Slow Motion of Gradient Flows

Maria Westdickenberg
Georgia Institute of Technology
School of Mathematics
mariaatmath.gatech.edu


Abstract: In metastable systems, states tend to be trapped in "valleys" of the energy landscape for a very long time even though they are not near any stable state. A familiar example is the one-dimensional Allen Cahn equation: Initial data is drawn quickly to a "multi-kink" state and the subsequent evolution is exponentially slow. The slow coarsening has been analyzed by Carr and Pego; Fusco and Hale; Bronsard and Kohn; and X. Chen. The one-dimensional Cahn Hilliard equation is a conservative system that displays similar behavior.

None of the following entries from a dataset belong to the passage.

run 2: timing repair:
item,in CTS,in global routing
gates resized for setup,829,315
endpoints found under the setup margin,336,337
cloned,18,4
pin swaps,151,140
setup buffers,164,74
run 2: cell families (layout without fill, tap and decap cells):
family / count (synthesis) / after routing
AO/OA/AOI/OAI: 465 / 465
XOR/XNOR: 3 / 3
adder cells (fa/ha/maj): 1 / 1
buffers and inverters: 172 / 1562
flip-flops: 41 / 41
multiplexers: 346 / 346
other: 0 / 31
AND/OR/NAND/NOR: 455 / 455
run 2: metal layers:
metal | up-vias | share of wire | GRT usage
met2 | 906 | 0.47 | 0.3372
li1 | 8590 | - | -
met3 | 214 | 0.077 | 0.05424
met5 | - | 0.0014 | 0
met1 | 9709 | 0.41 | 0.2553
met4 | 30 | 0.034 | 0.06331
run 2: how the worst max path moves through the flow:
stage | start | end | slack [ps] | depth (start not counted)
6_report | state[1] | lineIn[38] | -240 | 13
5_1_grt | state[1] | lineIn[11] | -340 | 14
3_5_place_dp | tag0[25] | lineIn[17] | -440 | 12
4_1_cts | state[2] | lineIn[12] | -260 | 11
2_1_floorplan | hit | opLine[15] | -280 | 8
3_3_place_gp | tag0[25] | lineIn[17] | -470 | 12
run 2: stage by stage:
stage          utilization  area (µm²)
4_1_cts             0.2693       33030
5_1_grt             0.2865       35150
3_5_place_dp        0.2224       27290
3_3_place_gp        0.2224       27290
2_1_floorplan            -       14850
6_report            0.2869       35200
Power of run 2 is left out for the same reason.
**config.mk**
```make
export PLATFORM = sky130hd
export DESIGN_NAME = fetch_unit_flat
export DESIGN_NICKNAME = d
export VERILOG_FILES = /design/src/icache_pkg.sv /design/src/fetch_if.sv /design/src/fetch_unit.sv /design/src/flat_wrapper.sv
export SDC_FILE = /design/constraint.sdc
export NUM_CORES = 1
export LEC_CHECK = 0
export ABC_AREA = 1
export BUFFER_PORTS_ARGS = -buffer_cell sky130_fd_sc_hd__buf_4
export CAP_MARGIN = 20
export CORE_ASPECT_RATIO = 0.8
export CORE_MARGIN = 4
export CORE_UTILIZATION = 35
export DETAILED_ROUTE_END_ITERATION = 10
export PLACE_DENSITY_LB_ADDON = 0.12
export SETUP_SLACK_MARGIN = 0.3
export SYNTH_ARGS = -nofsm -noshare
export SYNTH_HDL_FRONTEND = slang
export SYNTH_SLANG_ARGS = --single-unit
```
**constraint.sdc**
```tcl
create_clock -name clk -period 2.1 [get_ports clk]
set_input_delay 0.21 -clock clk [delete_from_list [all_inputs] [get_ports clk]]
set_output_delay 0.21 -clock clk [all_outputs]
set_load 0.01 [all_outputs]
```
**src/icache_pkg.sv**
```systemverilog
package icache_pkg;

    localparam int TAG_BITS       = 20;
    localparam int INDEX_BITS     = 7;
    localparam int OFFSET_BITS    = 5;
    localparam int WORDS_PER_LINE = 8;
    localparam int SETS           = 128;

    localparam logic [2:0] UNCACHED_BASE = 3'b101;  // top address bits of io space

    typedef logic [31:0] word_t;
    typedef logic [WORDS_PER_LINE*32-1:0] line_t;  // word 0 in low bits
    typedef logic [TAG_BITS-1:0] tag_t;
    typedef logic [INDEX_BITS-1:0] index_t;

    typedef enum logic [2:0] {
        idle,
        miss_a,
        miss_b,
        refill_wait,  // re-read after the last fill
        uncached_wait
    } cache_state_t;

    function automatic tag_t addr_tag(word_t a);
        return a[31 -: TAG_BITS];
    endfunction

    function automatic index_t addr_index(word_t a);
        return a[OFFSET_BITS +: INDEX_BITS];
    endfunction

    function automatic logic [2:0] addr_word(word_t a);
        return a[OFFSET_BITS-1:2];
    endfunction

    function automatic logic is_uncached(word_t a);
        return a[31:29] == UNCACHED_BASE;
    endfunction

endpackage

```
**src/fetch_if.sv**
```systemverilog
`timescale 1ns/1ps

interface fetch_if;
    import icache_pkg::*;

    word_t       pc;
    logic        req;
    logic        hold;        // consumer stalled, keep result
    logic        flush;       // redirect
    logic        stall;
    word_t [1:0] inst;
    logic  [1:0] inst_valid;

    modport fetch (
        output pc,
        output req,
        output hold,
        output flush,
        input  stall,
        input  inst,
        input  inst_valid
    );

    modport cache (
        input  pc,
        input  req,
        input  hold,
        input  flush,
        output stall,
        output inst,
        output inst_valid
    );

endinterface

```
**src/fetch_unit.sv**
```systemverilog
`timescale 1ns/1ps

module fetch_unit (
    input  logic              clk,
    input  logic              reset,
    fetch_if.fetch            fif,
    input  logic              redirect,
    input  icache_pkg::word_t redirect_pc,
    input  logic              out_ready,
    output logic              out_valid,
    output icache_pkg::word_t out_pc,
    output icache_pkg::word_t out_inst0,
    output icache_pkg::word_t out_inst1,
    output logic [1:0]        out_count
);
    import icache_pkg::*;

    word_t      pc_q;
    word_t      flight_pc_q;  // pc of the pair in the cache
    logic [1:0] word_count;
    logic       issue;

    assign fif.pc    = pc_q;
    assign fif.req   = !redirect;
    assign fif.hold  = !out_ready;
    assign fif.flush = redirect;
    assign issue     = fif.req && !fif.stall && !fif.hold;

    // words this request returns, one in the uncached region
    assign word_count = is_uncached(pc_q) ? 2'd1 : 2'd2;

    always_ff @(posedge clk) begin
        if (reset) begin
            pc_q <= '0;
        end else if (redirect) begin
            pc_q <= redirect_pc;
        end else if (issue) begin
            pc_q <= pc_q + {28'd0, word_count, 2'b00};
        end
    end

    always_ff @(posedge clk) begin
        if (issue) begin
            flight_pc_q <= pc_q;
        end
    end

    assign out_valid = (|fif.inst_valid) && !redirect;  // old path dropped
    assign out_pc    = flight_pc_q;
    assign out_inst0 = fif.inst[0];
    assign out_inst1 = fif.inst[1];
    assign out_count = fif.inst_valid[1] ? 2'd2 : 2'd1;

endmodule

```
**src/flat_wrapper.sv**
```systemverilog
// flat-port wrapper written by rule: the top's interface ports become plain ports
module fetch_unit_flat import icache_pkg::*;
  (clk, reset, redirect, redirect_pc, out_ready, out_valid, out_pc, out_inst0, out_inst1, out_count, fif_pc, fif_req, fif_hold, fif_flush, fif_stall, fif_inst, fif_inst_valid);
  fetch_if fif_i ();
  input  logic clk;
  input  logic reset;
  input  logic redirect;
  input  icache_pkg::word_t redirect_pc;
  input  logic out_ready;
  output logic out_valid;
  output icache_pkg::word_t out_pc;
  output icache_pkg::word_t out_inst0;
  output icache_pkg::word_t out_inst1;
  output logic [1:0] out_count;
  output wire logic [$bits(fif_i.pc)-1:0] fif_pc;
  output wire logic [$bits(fif_i.req)-1:0] fif_req;
  output wire logic [$bits(fif_i.hold)-1:0] fif_hold;
  output wire logic [$bits(fif_i.flush)-1:0] fif_flush;
  input wire logic [$bits(fif_i.stall)-1:0] fif_stall;
  input wire logic [$bits(fif_i.inst)-1:0] fif_inst;
  input wire logic [$bits(fif_i.inst_valid)-1:0] fif_inst_valid;
  assign fif_pc = fif_i.pc;
  assign fif_req = fif_i.req;
  assign fif_hold = fif_i.hold;
  assign fif_flush = fif_i.flush;
  assign fif_i.stall = fif_stall;
  assign fif_i.inst = fif_inst;
  assign fif_i.inst_valid = fif_inst_valid;
  fetch_unit u_core (.clk(clk), .reset(reset), .fif(fif_i), .redirect(redirect), .redirect_pc(redirect_pc), .out_ready(out_ready), .out_valid(out_valid), .out_pc(out_pc), .out_inst0(out_inst0), .out_inst1(out_inst1), .out_count(out_count));
endmodule
```
<file path="config.mk">
export PLATFORM = sky130hd
export DESIGN_NAME = lruReplTop
export DESIGN_NICKNAME = d
export VERILOG_FILES = /design/src/lruPkg.sv /design/src/lruDualPortRam.sv /design/src/lruInitCounter.sv /design/src/lruPseudo.sv /design/src/lruRefSequencer.sv /design/src/lruReplTop.sv
export SDC_FILE = /design/constraint.sdc
export NUM_CORES = 1
export LEC_CHECK = 0
export BUFFER_PORTS_ARGS = -buffer_cell sky130_fd_sc_hd__buf_2
export CAP_MARGIN = 10
export CORE_ASPECT_RATIO = 0.7
export CORE_MARGIN = 2
export CORE_UTILIZATION = 30
export DETAILED_ROUTE_END_ITERATION = 8
export SLEW_MARGIN = 10
export SYNTH_ARGS = -nofsm -noshare
export SYNTH_HDL_FRONTEND = slang
export SYNTH_SLANG_ARGS = --single-unit
</file>
<file path="constraint.sdc">
create_clock -name clk -period 3.9 [get_ports clk]
set_clock_uncertainty 0.1 [all_clocks]
set_input_delay 0.78 -clock clk [delete_from_list [all_inputs] [get_ports clk]]
set_output_delay 0.78 -clock clk [all_outputs]
set_load 0.02 [all_outputs]
</file>
<file path="src/lruPkg.sv">
// Shared way count, way vector and way index types, and the reference
// sequencer state encoding for the pseudo-LRU store
package lruPkg;

    // ============================================================
    // Way geometry
    // ============================================================

    // Number of ways in every cache set
    // The way vector and way index types below are sized from it
    localparam int NWays = 4;

    // One bit per way
    // Used for the pseudo-LRU state, reference masks and one-hot answers
    typedef logic [NWays-1:0] wayVecT;

    // Binary way number, as returned by the lookup encoder
    typedef logic [$clog2(NWays)-1:0] wayIdxT;

    // ============================================================
    // Reference sequencer states
    // ============================================================

    // A reference is first captured while idle, then written back
    // during the single cycle spent in refWrite
    typedef enum logic
    {
        refIdle,
        refWrite
    } refStateT;

endpackage

</file>
<file path="src/lruDualPortRam.sv">
// Two-port synchronous RAM holding one pseudo-LRU way vector per set,
// with one-cycle read latency on each port
module lruDualPortRam
#(
    parameter int NEntries = 16
)
(
    input  logic                        clk,

    // Port 0
    input  logic [$clog2(NEntries)-1:0] addr0,
    input  logic                        wen0,
    input  lruPkg::wayVecT              wdata0,
    output lruPkg::wayVecT              rdata0,

    // Port 1
    input  logic [$clog2(NEntries)-1:0] addr1,
    input  logic                        wen1,
    input  lruPkg::wayVecT              wdata1,
    output lruPkg::wayVecT              rdata1
);

    // Storage array, one way vector per set
    lruPkg::wayVecT mem [NEntries];

    // Both ports share a single clock
    // The read word is captured at the same edge as any write, so a read of
    // a word being written in that cycle still returns the old contents
    always_ff @(posedge clk)
    begin
        rdata0 <= mem[addr0];
        rdata1 <= mem[addr1];

        // Port 1 is written first so that port 0 wins if both ever hit the
        // same word, though the pseudo-LRU block already prevents that
        if (wen1)
        begin
            mem[addr1] <= wdata1;
        end
        if (wen0)
        begin
            mem[addr0] <= wdata0;
        end
    end

endmodule

</file>
<file path="src/lruInitCounter.sv">
// Post-reset initialization sweep over all set indices
module lruInitCounter
#(
    parameter int NEntries = 16
)
(
    input  logic                        clk,
    input  logic                        resetb,

    // Set currently being cleared by the sweep
    output logic [$clog2(NEntries)-1:0] initIdx,
    // High once every set has been cleared, and held from then on
    output logic                        initDone
);

    localparam int IdxW = $clog2(NEntries);

    // One bit wider than the set index
    // Its top bit sets exactly after NEntries increments
    logic [IdxW:0] sweepCnt;

    assign initIdx  = sweepCnt[IdxW-1:0];
    assign initDone = sweepCnt[IdxW];

    // Count one set per clock until the top bit rises, then freeze
    always_ff @(posedge clk)
    begin
        if (!resetb)
        begin
            sweepCnt <= '0;
        end
        else if (!initDone)
        begin
            sweepCnt <= sweepCnt + 1'b1;
        end
    end

endmodule

</file>
<file path="src/lruPseudo.sv">
// Pseudo-LRU block with port arbitration, OR-and-clear update rule and
// the first-free-way lookup encoder
module lruPseudo
#(
    parameter int NEntries = 16
)
(
    input  logic                        clk,
    input  logic                        resetb,

    // Init sweep from the init counter
    input  logic [$clog2(NEntries)-1:0] initIdx,
    input  logic                        initDone,

    // Lookup port, answered one cycle after lookupEn
    input  logic [$clog2(NEntries)-1:0] lookupIdx,
    input  logic                        lookupEn,
    output lruPkg::wayVecT              lookupVecRsp,
    output lruPkg::wayIdxT              lookupRsp,

    // Reference ports, best effort
    input  logic [$clog2(NEntries)-1:0] refIdx0,
    input  logic [$clog2(NEntries)-1:0] refIdx1,
    input  lruPkg::wayVecT              refWayVec0,
    input  lruPkg::wayVecT              refWayVec1,
    input  logic                        refEn0,
    input  logic                        refEn1
);

    localparam int IdxW = $clog2(NEntries);

    typedef logic [IdxW-1:0] setIdxT;

    // OR the referenced ways into the stored vector
    // When every way ends up marked, the whole vector starts over at zero
    function automatic lruPkg::wayVecT orClear(input lruPkg::wayVecT cur,
                                               input lruPkg::wayVecT refWay);
        lruPkg::wayVecT merged;
        merged = cur | refWay;
        return (&merged) ? '0 : merged;
    endfunction

    setIdxT         addr0;
    setIdxT         addr1;
    logic           wen0;
    logic           wen1;
    lruPkg::wayVecT wdata0;
    lruPkg::wayVecT wdata1;
    lruPkg::wayVecT rdata0;
    lruPkg::wayVecT rdata1;

    logic           accept0;
    logic           accept1;
    logic           busy0;
    logic           busy1;
    setIdxT         heldIdx0;
    setIdxT         heldIdx1;
    lruPkg::wayVecT heldWay0;
    lruPkg::wayVecT heldWay1;

    lruDualPortRam #(.NEntries(NEntries)) ram0 (
        .clk    (clk),
        .addr0  (addr0),
        .wen0   (wen0),
        .wdata0 (wdata0),
        .rdata0 (rdata0),
        .addr1  (addr1),
        .wen1   (wen1),
        .wdata1 (wdata1),
        .rdata1 (rdata1)
    );

    // ============================================================
    // Port 0 serves the init sweep and reference port 0
    // ============================================================

    // References are only taken once the sweep has finished
    assign accept0 = refEn0 && initDone;

    lruRefSequencer #(.NEntries(NEntries)) seq0 (
        .clk       (clk),
        .resetb    (resetb),
        .accept    (accept0),
        .refIdx    (refIdx0),
        .refWayVec (refWayVec0),
        .busy      (busy0),
        .heldIdx   (heldIdx0),
        .heldWay   (heldWay0)
    );

    // Sweep writes every cycle until done, otherwise write in refWrite
    assign wen0 = busy0 || !initDone;

    always_comb
    begin
        if (!initDone)
        begin
            addr0  = initIdx;
            wdata0 = '0;
        end
        else if (busy0)
        begin
            addr0  = heldIdx0;
            wdata0 = orClear(rdata0, heldWay0);
        end
        else
        begin
            // Idle, so start reading the set of any incoming reference
            addr0  = refIdx0;
            wdata0 = '0;
        end
    end

    // ============================================================
    // Port 1 serves lookups first, reference port 1 second
    // ============================================================

    // A port 1 reference colliding with a lookup is dropped
    assign accept1 = refEn1 && !lookupEn && initDone;

    lruRefSequencer #(.NEntries(NEntries)) seq1 (
        .clk       (clk),
        .resetb    (resetb),
        .accept    (accept1),
        .refIdx    (refIdx1),
        .refWayVec (refWayVec1),
        .busy      (busy1),
        .heldIdx   (heldIdx1),
        .heldWay   (heldWay1)
    );

    // The write loses to a lookup, and to a port 0 write of the same set
    assign wen1 = busy1 && !lookupEn && !(wen0 && (addr0 == addr1));

    always_comb
    begin
        if (lookupEn)
        begin
            addr1  = lookupIdx;
            wdata1 = '0;
        end
        else if (busy1)
        begin
            addr1  = heldIdx1;
            wdata1 = orClear(rdata1, heldWay1);
        end
        else
        begin
            addr1  = refIdx1;
            wdata1 = '0;
        end
    end

    // Lookup encoder picks the lowest-numbered way whose bit is clear
    // An all-ones vector never reaches storage, but gives a zero answer
    always_comb
    begin
        lookupVecRsp = '0;
        lookupRsp    = '0;
        for (int w = lruPkg::NWays - 1; w >= 0; w--)
        begin
            if (!rdata1[w])
            begin
                lookupVecRsp    = '0;
                lookupVecRsp[w] = 1'b1;
                lookupRsp       = lruPkg::wayIdxT'(w);
            end
        end
    end

endmodule

</file>
<file path="src/lruRefSequencer.sv">
// Two-state reference sequencer that captures one reference and holds it
// through the cycle in which it is written back
module lruRefSequencer
#(
    parameter int NEntries = 16
)
(
    input  logic                        clk,
    input  logic                        resetb,

    // Qualified request from the pseudo-LRU block
    input  logic                        accept,
    input  logic [$clog2(NEntries)-1:0] refIdx,
    input  lruPkg::wayVecT              refWayVec,

    // High during the write cycle, when new references are ignored
    output logic                        busy,
    output logic [$clog2(NEntries)-1:0] heldIdx,
    output lruPkg::wayVecT              heldWay
);

    localparam int IdxW = $clog2(NEntries);

    typedef logic [IdxW-1:0] setIdxT;

    lruPkg::refStateT state;
    setIdxT           idxReg;
    lruPkg::wayVecT   wayReg;
    logic             capture;

    // A reference is only taken while idle
    assign capture = (state == lruPkg::refIdle) && accept;

    assign busy    = (state == lruPkg::refWrite);
    assign heldIdx = idxReg;
    assign heldWay = wayReg;

    // ============================================================
    // State machine
    // ============================================================

    always_ff @(posedge clk)
    begin
        if (!resetb)
        begin
            state <= lruPkg::refIdle;
        end
        else
        begin
            case (state)
                lruPkg::refIdle:
                begin
                    if (accept)
                    begin
                        state <= lruPkg::refWrite;
                    end
                end
                // The write always completes in one cycle
                lruPkg::refWrite: state <= lruPkg::refIdle;
                default:          state <= lruPkg::refIdle;
            endcase
        end
    end

    // Held reference, loaded when the machine leaves idle
    always_ff @(posedge clk)
    begin
        if (capture)
        begin
            idxReg <= refIdx;
            wayReg <= refWayVec;
        end
    end

endmodule

</file>
<file path="src/lruReplTop.sv">
// Top level of the replacement-state store, joining the init counter
// and the pseudo-LRU block
module lruReplTop
#(
    parameter int NEntries = 16
)
(
    input  logic                        clk,
    input  logic                        resetb,

    // Lookup port
    input  logic [$clog2(NEntries)-1:0] lookupIdx,
    input  logic                        lookupEn,
    output lruPkg::wayVecT              lookupVecRsp,
    output lruPkg::wayIdxT              lookupRsp,

    // Reference port 0
    input  logic [$clog2(NEntries)-1:0] refIdx0,
    input  lruPkg::wayVecT              refWayVec0,
    input  logic                        refEn0,

    // Reference port 1
    input  logic [$clog2(NEntries)-1:0] refIdx1,
    input  lruPkg::wayVecT              refWayVec1,
    input  logic                        refEn1,

    // Level, high once the init sweep has cleared every set
    output logic                        rdy
);

    localparam int IdxW = $clog2(NEntries);

    logic [IdxW-1:0] initIdx;
    logic            initDone;

    assign rdy = initDone;

    lruInitCounter #(.NEntries(NEntries)) init0 (
        .clk      (clk),
        .resetb   (resetb),
        .initIdx  (initIdx),
        .initDone (initDone)
    );

    lruPseudo #(.NEntries(NEntries)) lru0 (
        .clk          (clk),
        .resetb       (resetb),
        .initIdx      (initIdx),
        .initDone     (initDone),
        .lookupIdx    (lookupIdx),
        .lookupEn     (lookupEn),
        .lookupVecRsp (lookupVecRsp),
        .lookupRsp    (lookupRsp),
        .refIdx0      (refIdx0),
        .refIdx1      (refIdx1),
        .refWayVec0   (refWayVec0),
        .refWayVec1   (refWayVec1),
        .refEn0       (refEn0),
        .refEn1       (refEn1)
    );

endmodule
</file>
==> results.sh <==
export IMPL_grt_antenna_before_repair=0
export IMPL_hold_buffers=0
export IMPL_reg2reg_from="lru0.seq1.busy$_SDFF_PP0_"
export IMPL_syn_area_sq_mm=0.00555
export IMPL_hold_class="reg2reg"
export IMPL_dieArea_sq_mm=0.0196
export IMPL_fin_area_sq_mm=0.00627
export IMPL_grt_max_degree=33
export IMPL_irDropWorstVdd_uv=343
export IMPL_r2r_end="lru0.ram0.mem[13][3]$_DFFE_PP_"
export IMPL_leakage_nw=2.64
export IMPL_die_h_microns=118
export IMPL_setup_viol=0
export IMPL_placed_cell_area_sq_mm=0.00593
export IMPL_post_route_min_period_ns=3.19
export IMPL_pwr_density_cell_mw_per_mm2=395
export IMPL_synth_distinct_cells=41
export IMPL_drive_gt1_share_pct=18.3
export IMPL_hold_viol_final=0
export IMPL_cts_htree_levels=3
export IMPL_placementRows=41
export IMPL_critical_path_class="in2reg"
export IMPL_critPathArrivalTime_ns=3.07
export IMPL_reg2regPathDepth=6
export IMPL_grt_pass1_vias=4203
export IMPL_cts_tree="built"
export IMPL_stdcell_count=751
export IMPL_insertion_delay_ns=0.35
export IMPL_dpl_cell_count=736
export IMPL_numPortBuffers=31
export IMPL_drv_slew=0
export IMPL_synthArstFlopShare_pct=0
export IMPL_final_cell_mix="mux2i_1 (107), edfxtp_1 (80), nand2_1 (72)"
export IMPL_r2r_slack_ns=0.74
export IMPL_final_core_utilization_pct=34.7
export IMPL_die_w_microns=167
export IMPL_final_common_cell="mux2i_1"
export IMPL_syn_inst=495
export IMPL_cts_inserted_buffers=9
export IMPL_critPathCaptureType="flip-flop"
export IMPL_whs_ns=0.414
export IMPL_min_path_cells=2
export IMPL_firstDrtPassIters=5
export IMPL_rsz0062_at_grt="no"
export IMPL_clock_sinks=95
export IMPL_ys_flop_type="edfxtp_1"
export IMPL_core_area_sq_mm=0.0181
export IMPL_clockBufferDepth=2
export IMPL_place_congestion=0.946
export IMPL_synth_edff_count=80
export IMPL_synth_fp_nets=521
export IMPL_yosysWarnings=0
export IMPL_vias=4227
export IMPL_cts_root_buf="clkbuf_16"
export IMPL_required_ns=3.78
export IMPL_initial_core_util_pct=30.7
export IMPL_post_cts_buffers=0
export IMPL_grt_ovfl_total=0
export IMPL_drt_total_wl_mm=17.0
export IMPL_ys_seq_elements=95
export IMPL_area_growth_pct=13.1
export IMPL_drv_cap=0
export IMPL_drcViolationCount=0
export IMPL_post_cts_resize_count=0
export IMPL_tns_ns=0
export IMPL_grt_pass1_wl_mm=25.8
export IMPL_yosysSeqAreaShare_pct=48.7
export IMPL_worst_pin_slew_ns=1.18
export IMPL_nNetsFinal=537
export IMPL_diodes=0
export IMPL_wl_per_cell_microns=22.6
export IMPL_crit_fanout=26
export IMPL_final_antenna_net_count=0
export IMPL_ios=32
export IMPL_min_delay_start="init0.sweepCnt[0]$_SDFFE_PN0N_"
export IMPL_dp_hpwl_mm=12.0
export IMPL_avgSynthCellArea_sq_um=11.2
export IMPL_first_iter_violations=389
export IMPL_outcome="completed"
export IMPL_slew_headroom_pct=21.3
export IMPL_whs_endpoint="init0.sweepCnt[0]$_SDFFE_PN0N_"
export IMPL_max_freq_mhz=313
export IMPL_via_per_inst=5.63
export IMPL_clk_pin_slew_ns=0.06
export IMPL_critPathLaunchType="input port"
export IMPL_final_period_utilization_pct=81.8
export IMPL_grtUsageTotal_pct=17.4
==> power breakdown <==
group	total, W	internal (W)	switching [W]
sequential	0.00116	0.00113	0.0000318
clock	0.00100	0.000626	0.000376
combinational	0.000321	0.000119	0.000201
total	0.00248	0.00187	0.000609
==> cells in the mapped netlist, types with 2 or more instances <==
library cell	count	area share, %
xnor2_1	3	0.47
nand2_1	72	4.9
a21oi_1	17	1.5
nand2b_1	3	0.34
clkbuf_1	21	1.4
a21boi_0	2	0.27
nor2_1	23	1.6
buf_2	4	0.36
mux2i_1	107	19
a21o_1	2	0.27
buf_6	4	0.81
a31oi_1	5	0.56
o31ai_1	16	2.2
nor3b_1	2	0.27
o21ai_0	13	1.2
a22o_1	4	0.63
inv_1	2	0.14
and2_1	5	0.56
o211ai_1	16	2.2
nand4_1	4	0.45
o21ai_1	8	0.72
nor2b_1	6	0.68
edfxtp_1	80	43
nand3_1	8	0.72
nor4_4	2	0.77
dfxtp_1	15	5.4
mux2_2	28	5.7
o22ai_1	4	0.45
a22oi_1	4	0.54
a221o_1	4	0.72
==> layer usage <==
| metal | track usage, % | share of wire (%) |
|---|---|---|
| met1 | 26.0 | 47 |
| met2 | 23.9 | 40 |
| met3 | 5.75 | 11 |
| met4 | 4.42 | 2.0 |
| met5 | 0 | 0 |
==> worst max path at each step <==
| stage | from | to | slack, ns | cells past startpoint |
|---|---|---|---|---|
| after CTS | lookupEn | lru0.ram0.mem[13][0]$_DFFE_PP_ | 0.73 | 6 |
| after global routing | lookupEn | lru0.ram0.mem[13][1]$_DFFE_PP_ | 0.44 | 6 |
| final | lookupEn | lru0.ram0.mem[13][3]$_DFFE_PP_ | 0.71 | 6 |
| after floorplan | lookupEn | lru0.ram0.mem[10][0]$_DFFE_PP_ | 0.91 | 6 |
| after detailed placement | lookupEn | lru0.ram0.mem[13][0]$_DFFE_PP_ | 0.39 | 6 |
| after global placement | lookupEn | lru0.ram0.mem[13][0]$_DFFE_PP_ | 0.53 | 6 |
==> registers in the layout (all words and copies together) (netlist names) <==
name and cells:
lru0.seq1.heldWay 4, lru0.seq0.busy 1, lru0.ram0.mem 64, lru0.seq1.heldIdx 4
lru0.seq0.heldWay 4, lru0.ram0.rdata1 4, lru0.seq1.busy 1, lru0.ram0.rdata0 4
lru0.seq0.heldIdx 4, init0.sweepCnt 5
==> critical path, stage by stage <==
cell and delay [ns]:
buf_2 0.38, mux2i_1 0.51, a21boi_0 0.24, o211ai_2 0.31
nor4_4 0.16, o31ai_1 0.67
==> metrics by stage <==
| stage | setup slack, ns | power (W) |
|---|---|---|
| 2_1_floorplan | 0.914 | 0.00139 |
| 3_3_place_gp | 0.532 | 0.00148 |
| 3_5_place_dp | 0.393 | 0.00149 |
| 4_1_cts | 0.732 | 0.00248 |
| 5_1_grt | 0.443 | 0.00255 |
| 6_report | 0.708 | 0.00248 |
==> cells by family (layout without fill, tap and decap cells) <==
kind of cell / count (synthesis) / count (layout) / share of synthesized area (%)
buffers and inverters: 33 / 53 / 2.86
adders and majority gates: 1 / 1 / 0.225
AOI/OAI and AO/OA: 99 / 99 / 11.9
and+or+nand+nor: 128 / 128 / 10.6
xor gates and xnor gates: 3 / 3 / 0.473
muxes: 136 / 136 / 25.2
DFF: 95 / 95 / 48.7
==> layout make-up <==
class	instances	area, sq um
clock inverters	5	106
inverters	3	11.3
flip-flops and latches	95	2700
fillers	1769	11800
well taps	236	295
repair buffers	35	185
clock buffers	10	229
multi-input cells	367	2750
(Power assumes the default switching activity.)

In general, what causes metastability in a gradient flow system? Our main idea is to convert information about the energy landscape (statics) into information about the coarsening rate (dynamics). We give sufficient conditions for a gradient flow system to exhibit metastability. We then apply this abstract framework to give a new analysis of the 1-d Allen Cahn equation. The central ingredient is to establish a certain nonlinear energy-energy-dissipation relationship. One benefit of the method is that it gives a natural proof of the fact that exponential closeness to the multi-kink state is not only propagated, but also generated. In other words, the initial data does not need to be close to the slow manifold. We will also discuss work in progress on the Cahn Hilliard equation.

This work is joint with Felix Otto, University of Bonn.